- [Instructions to follow] An exact transcription of the lines below, from the first through the one containing "metrics.txt, run 2", is the only output wanted.

- [Records to use]

···

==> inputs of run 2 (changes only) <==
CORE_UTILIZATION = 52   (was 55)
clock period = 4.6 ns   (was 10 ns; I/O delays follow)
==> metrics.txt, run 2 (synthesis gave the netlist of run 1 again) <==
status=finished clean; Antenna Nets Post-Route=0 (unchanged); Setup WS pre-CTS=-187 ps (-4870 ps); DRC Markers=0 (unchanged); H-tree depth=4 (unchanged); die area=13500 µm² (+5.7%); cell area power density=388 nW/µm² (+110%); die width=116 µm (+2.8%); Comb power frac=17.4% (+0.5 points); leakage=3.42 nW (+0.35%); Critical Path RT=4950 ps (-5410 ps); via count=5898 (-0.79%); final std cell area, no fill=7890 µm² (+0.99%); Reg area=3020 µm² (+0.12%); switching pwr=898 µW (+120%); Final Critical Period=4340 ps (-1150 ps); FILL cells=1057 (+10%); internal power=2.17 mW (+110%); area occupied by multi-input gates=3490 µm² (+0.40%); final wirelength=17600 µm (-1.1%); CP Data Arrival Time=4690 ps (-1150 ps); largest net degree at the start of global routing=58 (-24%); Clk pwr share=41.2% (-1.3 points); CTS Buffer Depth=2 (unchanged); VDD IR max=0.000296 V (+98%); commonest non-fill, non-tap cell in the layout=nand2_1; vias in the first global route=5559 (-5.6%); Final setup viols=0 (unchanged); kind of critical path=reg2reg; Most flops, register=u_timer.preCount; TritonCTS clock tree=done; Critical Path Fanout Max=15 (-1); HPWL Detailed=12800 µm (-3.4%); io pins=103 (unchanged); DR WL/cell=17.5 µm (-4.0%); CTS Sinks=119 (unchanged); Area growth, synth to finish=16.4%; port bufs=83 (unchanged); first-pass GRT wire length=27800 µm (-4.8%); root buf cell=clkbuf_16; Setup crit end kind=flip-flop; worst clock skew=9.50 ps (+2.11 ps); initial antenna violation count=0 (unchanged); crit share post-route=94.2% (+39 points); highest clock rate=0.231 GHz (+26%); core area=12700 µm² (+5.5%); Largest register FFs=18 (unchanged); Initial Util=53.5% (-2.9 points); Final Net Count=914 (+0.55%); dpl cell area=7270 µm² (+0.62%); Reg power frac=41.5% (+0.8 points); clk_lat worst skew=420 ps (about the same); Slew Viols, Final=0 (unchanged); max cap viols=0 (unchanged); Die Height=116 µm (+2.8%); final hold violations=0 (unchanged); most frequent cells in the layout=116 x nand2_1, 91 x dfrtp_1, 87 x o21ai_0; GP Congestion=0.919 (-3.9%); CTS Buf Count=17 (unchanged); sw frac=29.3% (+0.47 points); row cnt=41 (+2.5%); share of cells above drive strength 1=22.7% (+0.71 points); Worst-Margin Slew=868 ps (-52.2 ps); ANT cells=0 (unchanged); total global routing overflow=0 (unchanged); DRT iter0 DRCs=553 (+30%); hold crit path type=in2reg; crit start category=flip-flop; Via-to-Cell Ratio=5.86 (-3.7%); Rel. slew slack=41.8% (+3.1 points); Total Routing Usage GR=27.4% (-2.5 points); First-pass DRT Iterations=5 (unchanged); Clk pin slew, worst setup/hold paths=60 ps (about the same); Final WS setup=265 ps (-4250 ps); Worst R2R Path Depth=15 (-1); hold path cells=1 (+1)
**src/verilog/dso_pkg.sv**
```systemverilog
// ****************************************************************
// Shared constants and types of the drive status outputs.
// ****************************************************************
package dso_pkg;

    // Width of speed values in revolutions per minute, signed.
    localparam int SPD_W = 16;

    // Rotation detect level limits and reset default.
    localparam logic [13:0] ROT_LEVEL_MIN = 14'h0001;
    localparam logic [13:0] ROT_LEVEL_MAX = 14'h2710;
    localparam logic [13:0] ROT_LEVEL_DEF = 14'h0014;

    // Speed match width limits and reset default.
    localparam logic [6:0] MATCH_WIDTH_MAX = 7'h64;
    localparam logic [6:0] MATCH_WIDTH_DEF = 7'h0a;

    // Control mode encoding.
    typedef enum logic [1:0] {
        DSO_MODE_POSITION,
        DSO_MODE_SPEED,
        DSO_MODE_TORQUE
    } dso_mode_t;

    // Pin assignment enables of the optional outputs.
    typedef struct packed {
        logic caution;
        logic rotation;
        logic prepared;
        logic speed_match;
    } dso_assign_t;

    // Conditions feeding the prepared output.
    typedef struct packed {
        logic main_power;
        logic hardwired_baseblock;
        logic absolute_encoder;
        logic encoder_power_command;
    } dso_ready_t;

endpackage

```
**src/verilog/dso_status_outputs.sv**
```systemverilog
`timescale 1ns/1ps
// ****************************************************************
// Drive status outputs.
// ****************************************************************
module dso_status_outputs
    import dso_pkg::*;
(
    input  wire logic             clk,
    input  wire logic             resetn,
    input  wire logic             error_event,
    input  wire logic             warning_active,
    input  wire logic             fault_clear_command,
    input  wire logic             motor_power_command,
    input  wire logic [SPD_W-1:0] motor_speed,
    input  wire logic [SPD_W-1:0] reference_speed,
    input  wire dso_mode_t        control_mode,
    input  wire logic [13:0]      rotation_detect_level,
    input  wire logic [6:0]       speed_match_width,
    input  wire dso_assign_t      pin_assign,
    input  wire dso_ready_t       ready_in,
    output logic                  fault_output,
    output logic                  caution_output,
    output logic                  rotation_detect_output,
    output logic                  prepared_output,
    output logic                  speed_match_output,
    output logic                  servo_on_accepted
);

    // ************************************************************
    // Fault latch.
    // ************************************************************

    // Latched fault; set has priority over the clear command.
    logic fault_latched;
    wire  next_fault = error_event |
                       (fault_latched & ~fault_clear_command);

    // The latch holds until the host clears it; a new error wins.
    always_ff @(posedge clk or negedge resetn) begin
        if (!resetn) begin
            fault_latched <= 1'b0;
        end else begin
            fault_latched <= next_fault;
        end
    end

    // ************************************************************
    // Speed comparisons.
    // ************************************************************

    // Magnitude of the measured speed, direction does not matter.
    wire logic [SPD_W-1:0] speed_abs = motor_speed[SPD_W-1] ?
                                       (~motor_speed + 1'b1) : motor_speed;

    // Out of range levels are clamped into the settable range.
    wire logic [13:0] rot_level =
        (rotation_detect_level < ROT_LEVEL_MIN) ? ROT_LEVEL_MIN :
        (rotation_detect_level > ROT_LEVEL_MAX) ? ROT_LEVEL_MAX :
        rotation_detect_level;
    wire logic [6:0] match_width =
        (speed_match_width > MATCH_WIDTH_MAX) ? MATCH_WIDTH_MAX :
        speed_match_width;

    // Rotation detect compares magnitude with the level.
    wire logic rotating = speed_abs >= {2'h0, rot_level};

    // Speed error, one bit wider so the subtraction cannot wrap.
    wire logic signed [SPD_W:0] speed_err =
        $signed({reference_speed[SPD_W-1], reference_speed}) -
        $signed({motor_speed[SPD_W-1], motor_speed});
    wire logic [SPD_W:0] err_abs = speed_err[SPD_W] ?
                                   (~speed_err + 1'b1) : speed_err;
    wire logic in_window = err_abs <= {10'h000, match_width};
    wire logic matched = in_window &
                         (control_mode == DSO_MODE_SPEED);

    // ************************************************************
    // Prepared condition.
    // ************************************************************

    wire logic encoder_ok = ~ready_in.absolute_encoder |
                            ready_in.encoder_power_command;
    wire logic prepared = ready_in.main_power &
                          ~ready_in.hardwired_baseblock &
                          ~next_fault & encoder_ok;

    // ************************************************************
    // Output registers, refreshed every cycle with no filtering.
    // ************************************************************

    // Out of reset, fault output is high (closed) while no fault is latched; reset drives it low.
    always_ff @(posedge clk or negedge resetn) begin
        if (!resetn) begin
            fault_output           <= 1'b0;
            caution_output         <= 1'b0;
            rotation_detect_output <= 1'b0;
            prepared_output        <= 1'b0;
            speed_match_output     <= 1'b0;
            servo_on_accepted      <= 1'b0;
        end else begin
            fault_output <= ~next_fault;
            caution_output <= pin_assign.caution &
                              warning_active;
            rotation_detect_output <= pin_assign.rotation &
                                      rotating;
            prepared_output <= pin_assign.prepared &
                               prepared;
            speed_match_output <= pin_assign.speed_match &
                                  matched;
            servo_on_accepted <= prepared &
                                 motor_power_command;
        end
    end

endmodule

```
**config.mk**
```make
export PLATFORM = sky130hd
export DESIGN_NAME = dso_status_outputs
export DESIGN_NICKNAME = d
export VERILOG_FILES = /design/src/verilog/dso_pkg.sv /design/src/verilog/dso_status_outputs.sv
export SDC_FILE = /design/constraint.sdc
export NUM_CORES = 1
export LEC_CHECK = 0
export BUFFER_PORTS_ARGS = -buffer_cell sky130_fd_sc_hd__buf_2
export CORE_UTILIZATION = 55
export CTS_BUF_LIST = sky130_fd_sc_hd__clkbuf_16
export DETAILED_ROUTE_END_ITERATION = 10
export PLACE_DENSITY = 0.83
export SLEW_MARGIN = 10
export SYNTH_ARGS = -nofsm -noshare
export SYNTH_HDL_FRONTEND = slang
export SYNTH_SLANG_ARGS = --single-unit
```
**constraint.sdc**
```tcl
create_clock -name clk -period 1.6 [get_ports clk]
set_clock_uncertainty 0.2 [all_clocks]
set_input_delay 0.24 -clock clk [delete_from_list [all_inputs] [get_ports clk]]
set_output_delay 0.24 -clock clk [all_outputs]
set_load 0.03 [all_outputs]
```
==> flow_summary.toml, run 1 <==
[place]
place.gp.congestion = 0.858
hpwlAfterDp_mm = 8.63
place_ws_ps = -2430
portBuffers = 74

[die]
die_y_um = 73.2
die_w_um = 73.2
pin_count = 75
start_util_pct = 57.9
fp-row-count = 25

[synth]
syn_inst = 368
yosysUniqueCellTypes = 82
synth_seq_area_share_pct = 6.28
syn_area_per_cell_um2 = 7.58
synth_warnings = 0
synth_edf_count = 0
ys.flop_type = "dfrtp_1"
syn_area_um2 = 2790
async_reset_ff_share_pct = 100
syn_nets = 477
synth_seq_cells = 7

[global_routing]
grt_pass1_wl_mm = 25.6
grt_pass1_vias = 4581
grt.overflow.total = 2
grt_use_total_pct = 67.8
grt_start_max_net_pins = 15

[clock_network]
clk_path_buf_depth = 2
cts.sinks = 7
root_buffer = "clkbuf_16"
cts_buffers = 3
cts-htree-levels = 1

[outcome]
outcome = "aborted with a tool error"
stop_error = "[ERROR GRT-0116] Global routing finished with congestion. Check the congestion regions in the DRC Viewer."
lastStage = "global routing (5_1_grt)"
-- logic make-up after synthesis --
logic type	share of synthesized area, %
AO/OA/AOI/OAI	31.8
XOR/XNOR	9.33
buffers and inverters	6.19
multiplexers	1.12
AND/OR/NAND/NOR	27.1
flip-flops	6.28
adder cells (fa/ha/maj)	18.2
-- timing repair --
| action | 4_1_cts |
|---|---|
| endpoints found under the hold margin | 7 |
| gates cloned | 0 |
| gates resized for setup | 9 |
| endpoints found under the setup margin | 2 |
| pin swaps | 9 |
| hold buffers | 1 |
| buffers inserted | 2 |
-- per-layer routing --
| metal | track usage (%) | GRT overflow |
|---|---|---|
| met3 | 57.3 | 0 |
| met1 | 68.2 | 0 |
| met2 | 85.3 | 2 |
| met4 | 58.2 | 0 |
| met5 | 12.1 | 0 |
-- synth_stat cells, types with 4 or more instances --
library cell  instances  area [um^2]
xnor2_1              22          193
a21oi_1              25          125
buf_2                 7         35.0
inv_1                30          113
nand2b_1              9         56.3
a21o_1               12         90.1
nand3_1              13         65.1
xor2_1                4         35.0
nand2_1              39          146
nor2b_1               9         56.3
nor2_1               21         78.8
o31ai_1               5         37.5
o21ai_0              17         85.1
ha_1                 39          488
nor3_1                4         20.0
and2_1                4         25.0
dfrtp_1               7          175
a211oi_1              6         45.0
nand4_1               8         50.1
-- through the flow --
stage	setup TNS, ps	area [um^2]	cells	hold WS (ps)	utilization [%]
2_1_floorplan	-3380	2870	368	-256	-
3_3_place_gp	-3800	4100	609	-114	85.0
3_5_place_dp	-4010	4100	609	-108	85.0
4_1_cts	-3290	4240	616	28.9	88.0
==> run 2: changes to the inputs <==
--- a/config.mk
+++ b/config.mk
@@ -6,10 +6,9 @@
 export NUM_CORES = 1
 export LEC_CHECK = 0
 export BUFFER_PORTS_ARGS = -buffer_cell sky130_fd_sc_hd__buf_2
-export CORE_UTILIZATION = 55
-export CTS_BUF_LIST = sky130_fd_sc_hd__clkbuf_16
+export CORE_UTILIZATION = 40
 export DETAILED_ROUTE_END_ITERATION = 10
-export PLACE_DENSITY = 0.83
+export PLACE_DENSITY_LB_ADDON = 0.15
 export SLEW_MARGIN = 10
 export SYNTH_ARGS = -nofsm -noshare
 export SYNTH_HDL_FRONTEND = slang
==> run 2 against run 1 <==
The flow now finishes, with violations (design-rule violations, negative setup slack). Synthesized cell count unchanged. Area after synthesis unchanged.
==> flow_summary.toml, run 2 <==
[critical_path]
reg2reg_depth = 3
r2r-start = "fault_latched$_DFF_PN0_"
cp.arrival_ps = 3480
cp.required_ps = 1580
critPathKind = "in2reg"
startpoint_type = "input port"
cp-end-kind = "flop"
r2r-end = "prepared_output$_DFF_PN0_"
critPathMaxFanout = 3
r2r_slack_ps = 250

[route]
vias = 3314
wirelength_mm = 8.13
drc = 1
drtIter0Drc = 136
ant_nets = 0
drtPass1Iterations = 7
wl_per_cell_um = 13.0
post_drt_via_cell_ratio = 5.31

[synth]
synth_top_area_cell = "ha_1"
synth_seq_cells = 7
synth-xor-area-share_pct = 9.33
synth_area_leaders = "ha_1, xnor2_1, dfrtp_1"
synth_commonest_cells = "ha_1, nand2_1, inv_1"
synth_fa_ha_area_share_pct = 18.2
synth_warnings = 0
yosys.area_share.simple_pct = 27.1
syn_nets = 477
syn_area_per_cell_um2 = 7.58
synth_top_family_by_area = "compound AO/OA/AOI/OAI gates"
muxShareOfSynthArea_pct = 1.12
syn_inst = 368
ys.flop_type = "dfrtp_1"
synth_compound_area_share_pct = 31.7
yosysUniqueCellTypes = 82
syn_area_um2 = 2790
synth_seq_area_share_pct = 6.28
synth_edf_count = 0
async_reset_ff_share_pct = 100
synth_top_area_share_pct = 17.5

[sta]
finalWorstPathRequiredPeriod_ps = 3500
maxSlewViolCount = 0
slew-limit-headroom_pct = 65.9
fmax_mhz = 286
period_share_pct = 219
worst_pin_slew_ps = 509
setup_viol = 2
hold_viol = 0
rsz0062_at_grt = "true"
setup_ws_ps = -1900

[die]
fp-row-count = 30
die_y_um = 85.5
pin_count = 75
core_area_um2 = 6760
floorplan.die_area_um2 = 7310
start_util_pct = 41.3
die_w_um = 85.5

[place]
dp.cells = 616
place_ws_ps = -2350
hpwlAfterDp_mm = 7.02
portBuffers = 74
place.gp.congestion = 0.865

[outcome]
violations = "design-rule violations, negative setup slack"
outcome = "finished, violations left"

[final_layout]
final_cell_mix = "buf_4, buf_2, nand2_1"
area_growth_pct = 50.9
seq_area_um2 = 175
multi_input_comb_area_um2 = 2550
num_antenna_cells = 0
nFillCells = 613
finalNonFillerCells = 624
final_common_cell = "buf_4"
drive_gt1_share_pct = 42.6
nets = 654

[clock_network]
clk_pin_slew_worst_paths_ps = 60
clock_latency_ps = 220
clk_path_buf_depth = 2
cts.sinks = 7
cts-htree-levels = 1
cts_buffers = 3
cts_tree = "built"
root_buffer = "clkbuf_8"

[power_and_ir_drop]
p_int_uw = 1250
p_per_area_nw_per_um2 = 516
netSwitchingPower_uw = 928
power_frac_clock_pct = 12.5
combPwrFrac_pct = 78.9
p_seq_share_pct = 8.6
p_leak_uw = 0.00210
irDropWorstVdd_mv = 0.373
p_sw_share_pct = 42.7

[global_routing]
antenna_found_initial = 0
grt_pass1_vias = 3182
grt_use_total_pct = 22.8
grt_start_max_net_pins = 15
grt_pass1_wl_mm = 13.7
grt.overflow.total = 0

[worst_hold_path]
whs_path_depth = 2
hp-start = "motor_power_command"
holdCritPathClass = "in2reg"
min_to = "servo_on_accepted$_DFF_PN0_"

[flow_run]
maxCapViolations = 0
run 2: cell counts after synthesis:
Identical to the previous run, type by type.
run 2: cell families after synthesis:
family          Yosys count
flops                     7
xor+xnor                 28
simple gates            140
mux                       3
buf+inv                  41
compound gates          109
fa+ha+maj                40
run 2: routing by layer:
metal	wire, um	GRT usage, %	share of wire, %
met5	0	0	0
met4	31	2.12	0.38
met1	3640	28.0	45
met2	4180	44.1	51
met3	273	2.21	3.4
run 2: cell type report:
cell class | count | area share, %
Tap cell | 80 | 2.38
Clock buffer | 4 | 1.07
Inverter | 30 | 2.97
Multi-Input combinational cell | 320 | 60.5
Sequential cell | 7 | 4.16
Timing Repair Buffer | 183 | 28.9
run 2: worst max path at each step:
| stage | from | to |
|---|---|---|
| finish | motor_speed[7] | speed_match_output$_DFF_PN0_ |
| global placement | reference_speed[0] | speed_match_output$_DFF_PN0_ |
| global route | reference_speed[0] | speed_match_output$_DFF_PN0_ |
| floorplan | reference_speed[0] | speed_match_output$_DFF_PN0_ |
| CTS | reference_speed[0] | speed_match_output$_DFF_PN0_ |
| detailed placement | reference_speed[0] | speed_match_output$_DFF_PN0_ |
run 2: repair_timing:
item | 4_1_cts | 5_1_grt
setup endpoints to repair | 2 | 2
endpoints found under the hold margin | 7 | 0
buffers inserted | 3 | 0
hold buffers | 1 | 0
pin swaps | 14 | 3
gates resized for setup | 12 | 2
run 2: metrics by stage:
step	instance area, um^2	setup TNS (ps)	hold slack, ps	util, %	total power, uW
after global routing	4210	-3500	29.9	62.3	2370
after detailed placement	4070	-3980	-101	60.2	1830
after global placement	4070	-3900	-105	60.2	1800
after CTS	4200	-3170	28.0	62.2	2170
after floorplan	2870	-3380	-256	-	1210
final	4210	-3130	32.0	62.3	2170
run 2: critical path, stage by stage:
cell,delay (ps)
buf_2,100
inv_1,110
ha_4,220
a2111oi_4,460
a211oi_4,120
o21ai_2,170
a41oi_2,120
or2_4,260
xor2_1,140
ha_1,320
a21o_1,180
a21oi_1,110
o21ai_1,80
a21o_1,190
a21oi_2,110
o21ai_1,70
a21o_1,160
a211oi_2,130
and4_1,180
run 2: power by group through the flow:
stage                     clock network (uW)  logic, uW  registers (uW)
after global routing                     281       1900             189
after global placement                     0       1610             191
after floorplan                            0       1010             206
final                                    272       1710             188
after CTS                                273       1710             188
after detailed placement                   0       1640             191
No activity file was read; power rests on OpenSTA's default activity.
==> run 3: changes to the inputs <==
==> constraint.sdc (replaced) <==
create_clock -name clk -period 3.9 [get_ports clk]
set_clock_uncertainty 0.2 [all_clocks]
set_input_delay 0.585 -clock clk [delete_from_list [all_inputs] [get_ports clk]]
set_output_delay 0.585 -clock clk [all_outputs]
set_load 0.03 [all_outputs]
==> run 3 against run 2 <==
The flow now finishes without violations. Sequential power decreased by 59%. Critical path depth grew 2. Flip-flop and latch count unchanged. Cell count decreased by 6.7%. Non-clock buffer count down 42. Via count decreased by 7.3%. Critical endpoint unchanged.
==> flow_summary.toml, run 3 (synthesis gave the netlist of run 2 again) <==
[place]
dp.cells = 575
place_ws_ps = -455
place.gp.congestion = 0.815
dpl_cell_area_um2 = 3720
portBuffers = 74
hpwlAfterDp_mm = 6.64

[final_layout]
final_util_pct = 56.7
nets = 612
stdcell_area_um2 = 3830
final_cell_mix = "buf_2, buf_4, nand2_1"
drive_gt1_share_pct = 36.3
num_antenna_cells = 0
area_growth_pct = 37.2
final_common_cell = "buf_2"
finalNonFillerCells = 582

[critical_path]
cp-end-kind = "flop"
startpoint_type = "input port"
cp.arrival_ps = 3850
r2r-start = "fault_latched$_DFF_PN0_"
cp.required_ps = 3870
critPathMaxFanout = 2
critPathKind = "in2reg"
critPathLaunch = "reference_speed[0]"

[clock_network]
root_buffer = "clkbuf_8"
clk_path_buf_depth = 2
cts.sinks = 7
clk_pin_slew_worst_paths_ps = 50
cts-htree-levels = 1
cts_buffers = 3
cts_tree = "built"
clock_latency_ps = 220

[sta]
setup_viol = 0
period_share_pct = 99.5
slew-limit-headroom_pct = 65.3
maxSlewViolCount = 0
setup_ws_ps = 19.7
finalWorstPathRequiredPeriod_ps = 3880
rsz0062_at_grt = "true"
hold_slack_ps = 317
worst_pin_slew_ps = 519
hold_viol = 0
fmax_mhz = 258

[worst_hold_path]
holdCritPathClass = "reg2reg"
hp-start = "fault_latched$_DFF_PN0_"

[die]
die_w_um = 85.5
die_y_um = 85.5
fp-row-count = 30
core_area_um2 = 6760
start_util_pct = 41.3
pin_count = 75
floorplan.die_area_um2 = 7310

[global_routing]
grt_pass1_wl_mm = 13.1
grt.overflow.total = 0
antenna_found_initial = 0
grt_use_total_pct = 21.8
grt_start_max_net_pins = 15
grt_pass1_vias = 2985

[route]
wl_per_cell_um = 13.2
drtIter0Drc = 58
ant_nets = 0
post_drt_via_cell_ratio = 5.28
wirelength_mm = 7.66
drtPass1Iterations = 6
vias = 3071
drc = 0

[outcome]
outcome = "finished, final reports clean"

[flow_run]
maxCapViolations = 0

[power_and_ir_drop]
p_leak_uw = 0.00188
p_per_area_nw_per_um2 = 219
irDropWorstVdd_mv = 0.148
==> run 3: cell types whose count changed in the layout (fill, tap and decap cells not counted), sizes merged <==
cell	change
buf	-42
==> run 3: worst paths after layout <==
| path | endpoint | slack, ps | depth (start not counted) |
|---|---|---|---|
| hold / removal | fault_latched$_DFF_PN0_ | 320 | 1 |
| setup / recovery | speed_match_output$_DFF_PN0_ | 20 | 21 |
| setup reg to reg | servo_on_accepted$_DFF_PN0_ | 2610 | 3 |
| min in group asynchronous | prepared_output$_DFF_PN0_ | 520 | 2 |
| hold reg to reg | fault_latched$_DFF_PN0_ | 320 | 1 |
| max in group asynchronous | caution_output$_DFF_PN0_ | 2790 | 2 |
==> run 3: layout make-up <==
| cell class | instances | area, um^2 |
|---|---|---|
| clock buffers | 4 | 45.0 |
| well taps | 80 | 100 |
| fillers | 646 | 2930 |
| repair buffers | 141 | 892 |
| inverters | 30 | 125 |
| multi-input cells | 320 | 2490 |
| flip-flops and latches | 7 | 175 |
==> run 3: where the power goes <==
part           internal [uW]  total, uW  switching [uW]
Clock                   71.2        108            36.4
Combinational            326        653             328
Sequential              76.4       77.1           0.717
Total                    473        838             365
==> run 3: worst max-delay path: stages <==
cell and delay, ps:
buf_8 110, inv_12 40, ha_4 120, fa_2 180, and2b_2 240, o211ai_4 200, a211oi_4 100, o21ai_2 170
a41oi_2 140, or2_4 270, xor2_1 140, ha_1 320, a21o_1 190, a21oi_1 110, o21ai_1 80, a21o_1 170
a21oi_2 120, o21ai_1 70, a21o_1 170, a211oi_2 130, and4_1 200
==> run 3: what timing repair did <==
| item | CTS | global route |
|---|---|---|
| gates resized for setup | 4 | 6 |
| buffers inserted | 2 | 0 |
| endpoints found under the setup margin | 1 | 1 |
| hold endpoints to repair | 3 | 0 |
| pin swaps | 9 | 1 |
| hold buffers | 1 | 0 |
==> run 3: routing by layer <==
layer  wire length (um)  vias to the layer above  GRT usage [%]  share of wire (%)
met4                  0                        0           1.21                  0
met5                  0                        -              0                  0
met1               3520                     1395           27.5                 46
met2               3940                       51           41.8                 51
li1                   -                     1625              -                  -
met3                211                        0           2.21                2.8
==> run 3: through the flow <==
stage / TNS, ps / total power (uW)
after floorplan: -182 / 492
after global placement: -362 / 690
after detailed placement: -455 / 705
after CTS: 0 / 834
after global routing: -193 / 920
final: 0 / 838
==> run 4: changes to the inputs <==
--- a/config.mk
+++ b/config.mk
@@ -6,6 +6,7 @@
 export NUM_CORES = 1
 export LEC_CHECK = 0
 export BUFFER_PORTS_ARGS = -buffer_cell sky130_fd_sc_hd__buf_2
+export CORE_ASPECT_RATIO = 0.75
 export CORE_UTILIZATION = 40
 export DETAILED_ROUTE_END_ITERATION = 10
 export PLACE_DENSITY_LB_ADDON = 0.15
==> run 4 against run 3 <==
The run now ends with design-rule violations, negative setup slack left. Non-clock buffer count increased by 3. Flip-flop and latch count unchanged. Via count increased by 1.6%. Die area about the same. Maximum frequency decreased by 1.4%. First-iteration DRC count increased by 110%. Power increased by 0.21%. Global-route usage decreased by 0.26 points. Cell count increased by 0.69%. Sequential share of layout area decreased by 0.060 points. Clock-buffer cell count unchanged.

···

- [Finished task]
==> inputs of run 2 (changes only) <==
CORE_UTILIZATION = 52   (was 55)
clock period = 4.6 ns   (was 10 ns; I/O delays follow)
==> metrics.txt, run 2 (synthesis gave the netlist of run 1 again) <==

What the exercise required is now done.